Everyone knows that more than half of mankind lives in cities, that everyone is moving to the cities. And I became interested in simply, what did they leave behind. … I am discovering the countryside now is a totally undescribed field and nobody thinks about it. In spite of that, it is changing very fast. The countryside is no longer an idyllic environment.1
—Rem Koolhaas, Office for Metropolitan Architecture

The Great Plains region of the United States has always been a territory of contested aspirations and viewpoints. Historically, the central Great Plains was known as the Great American desert, the final frontier, and seen as agriculturally fit to support the coastal cites.

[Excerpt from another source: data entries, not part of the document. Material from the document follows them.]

==> src/rtl/bcd_digit_accum.sv <==
// Collects BCD digits (most significant first) from a keypad-style source and
// converts them to binary with a shift-add multiply-by-10 per digit.
//   CLOCK_50     : clock, rising edge
//   RESET        : asynchronous active-high reset
//   digit        : offered BCD digit
//   digit_valid  : digit is offered this cycle
//   digit_ready  : block accepts a digit this cycle (IDLE only)
//   done         : commit the current entry
//   clear        : abort the current entry (synchronous, highest priority)
//   value        : last committed binary value
//   value_valid  : one-cycle pulse while committing
//   digit_count  : digits held in the current entry
//   bcd_echo     : accepted digits, right-aligned, for a 7-segment display
//   error        : sticky flag for dropped (illegal or overflowing) digits
module bcd_digit_accum
  import bcd_pkg::*;
#(
  parameter int unsigned MAX_DIGITS = MAX_DIGITS_DEFAULT,
  parameter int unsigned VALUE_W    = 10
) (
  input  logic                             CLOCK_50,
  input  logic                             RESET,
  input  logic [3:0]                       digit,
  input  logic                             digit_valid,
  output logic                             digit_ready,
  input  logic                             done,
  input  logic                             clear,
  output logic [VALUE_W-1:0]               value,
  output logic                             value_valid,
  output logic [$clog2(MAX_DIGITS+1)-1:0]  digit_count,
  output logic [4*MAX_DIGITS-1:0]          bcd_echo,
  output logic                             error
);

  localparam int unsigned CntW  = $clog2(MAX_DIGITS + 1);
  localparam int unsigned EchoW = 4 * MAX_DIGITS;

  state_e             state_q;
  logic [VALUE_W-1:0] acc_q;
  logic [VALUE_W-1:0] value_q;
  logic [3:0]         digit_q;
  logic [CntW-1:0]    count_q;
  logic [EchoW-1:0]   echo_q;
  logic               error_q;
  logic               ready_q;
  logic               value_valid_q;
  logic               digit_ok;

  // A digit is legal only if it is decimal and the entry still has room.
  assign digit_ok = (digit <= 4'(BCD_MAX)) && (count_q < CntW'(MAX_DIGITS));

  always_ff @(posedge CLOCK_50 or posedge RESET) begin
    if (RESET) begin
      state_q       <= StIdle;
      acc_q         <= '0;
      value_q       <= '0;
      digit_q       <= '0;
      count_q       <= '0;
      echo_q        <= '0;
      error_q       <= 1'b0;
      ready_q       <= 1'b1;
      value_valid_q <= 1'b0;
    end else begin
      value_valid_q <= 1'b0;
      if (clear) begin
        state_q <= StIdle;
        acc_q   <= '0;
        count_q <= '0;
        echo_q  <= '0;
        error_q <= 1'b0;
        ready_q <= 1'b1;
      end else begin
        unique case (state_q)
          StIdle: begin
            // An offered digit always wins over done in the same cycle.
            if (digit_valid) begin
              if (digit_ok) begin
                digit_q <= digit;
                echo_q  <= (echo_q << 4) | EchoW'(digit);
                count_q <= count_q + CntW'(1);
                state_q <= StMul;
                ready_q <= 1'b0;
              end else begin
                error_q <= 1'b1;
              end
            end else if (done && (count_q != '0)) begin
              // value and the pulse are loaded together so they line up in COMMIT.
              value_q       <= acc_q;
              value_valid_q <= 1'b1;
              state_q       <= StCommit;
              ready_q       <= 1'b0;
            end
          end
          StMul: begin
            acc_q   <= (acc_q << 3) + (acc_q << 1);
            state_q <= StAdd;
          end
          StAdd: begin
            acc_q   <= acc_q + VALUE_W'(digit_q);
            state_q <= StIdle;
            ready_q <= 1'b1;
          end
          StCommit: begin
            acc_q   <= '0;
            count_q <= '0;
            echo_q  <= '0;
            error_q <= 1'b0;
            state_q <= StIdle;
            ready_q <= 1'b1;
          end
          default: begin
            state_q <= StIdle;
            ready_q <= 1'b1;
          end
        endcase
      end
    end
  end

  assign digit_ready = ready_q;
  assign value       = value_q;
  assign value_valid = value_valid_q;
  assign digit_count = count_q;
  assign bcd_echo    = echo_q;
  assign error       = error_q;

endmodule
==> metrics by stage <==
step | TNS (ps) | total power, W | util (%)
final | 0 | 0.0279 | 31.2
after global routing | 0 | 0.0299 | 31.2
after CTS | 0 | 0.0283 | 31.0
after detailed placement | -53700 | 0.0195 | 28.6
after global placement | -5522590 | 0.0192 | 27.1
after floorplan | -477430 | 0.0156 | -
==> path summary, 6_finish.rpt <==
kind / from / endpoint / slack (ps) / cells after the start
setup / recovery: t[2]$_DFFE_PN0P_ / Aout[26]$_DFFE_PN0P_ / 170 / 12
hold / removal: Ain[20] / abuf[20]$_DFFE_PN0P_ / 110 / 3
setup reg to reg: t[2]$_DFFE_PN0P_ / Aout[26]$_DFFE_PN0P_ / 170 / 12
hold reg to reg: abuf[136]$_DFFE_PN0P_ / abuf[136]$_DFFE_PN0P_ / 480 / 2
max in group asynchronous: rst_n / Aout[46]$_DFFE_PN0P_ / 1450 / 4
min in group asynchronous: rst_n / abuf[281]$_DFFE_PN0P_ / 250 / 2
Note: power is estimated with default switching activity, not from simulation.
<file path="config.mk">
export PLATFORM = sky130hd
export DESIGN_NAME = decode_stage
export DESIGN_NICKNAME = d
export VERILOG_FILES = /design/src/rtl/mznm_pkg.sv /design/src/rtl/operand_fwd_mux.sv /design/src/rtl/decode_stage.sv
export SDC_FILE = /design/constraint.sdc
export NUM_CORES = 1
export LEC_CHECK = 0
export ABC_AREA = 1
export CAP_MARGIN = 30
export CORE_MARGIN = 4
export CORE_UTILIZATION = 45
export DETAILED_ROUTE_END_ITERATION = 12
export PLACE_DENSITY_LB_ADDON = 0.3
export SLEW_MARGIN = 40
export SYNTH_ARGS = -nofsm -noshare
export SYNTH_HDL_FRONTEND = slang
export SYNTH_SLANG_ARGS = --single-unit
</file>
<file path="constraint.sdc">
create_clock -name clk -period 5.95 [get_ports clk]
set_input_delay 0.8925 -clock clk [delete_from_list [all_inputs] [get_ports clk]]
set_output_delay 0.8925 -clock clk [all_outputs]
set_load 0.05 [all_outputs]
</file>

Attempts to inhabit the region often met with failure, but only after brief moments of opportunity and prosperity. According to Randolph Cantrell, “The first Nebraska settlements were either staging areas for an arduous westward journey, or service centers for those passing through. It required the advent of rails and mechanized agriculture to change that.”2 Over a 100-year period the government and local communities have been forced to address the issues of survival and inhabitation with regional, territorial, and local strategies, from the government-assisted and influenced forms of urbanism in the mid-1800s (Homestead Act and Railroad Act), to natural and environmental consolidation acts in the late 1800s (Timber-Culture Act, 1873; the Desert Land Act, 1877; the Timber and Stone Act, 1878; and the Timber Cutting Act, 1878), and the unstable natural and economic cycles throughout the 1900s (the Dust Bowl; Agriculture Department’s Soil Conservation Service, 1937; the New Deal, 1933-1942; and the Farm Crisis), attempts to develop this region that have been continually flawed. Yet with each successive movement came achievements in infrastructure and the built environment, including the transcontinental railroad, the interstate highway system, local grain elevators and silos, and various civic architecture typologies scattered across the landscape, such as single room schoolhouses, churches, train depots, opera houses, and post offices. Some of these once-necessary constructs have now become abandoned and consolidated spatial artifacts of the past.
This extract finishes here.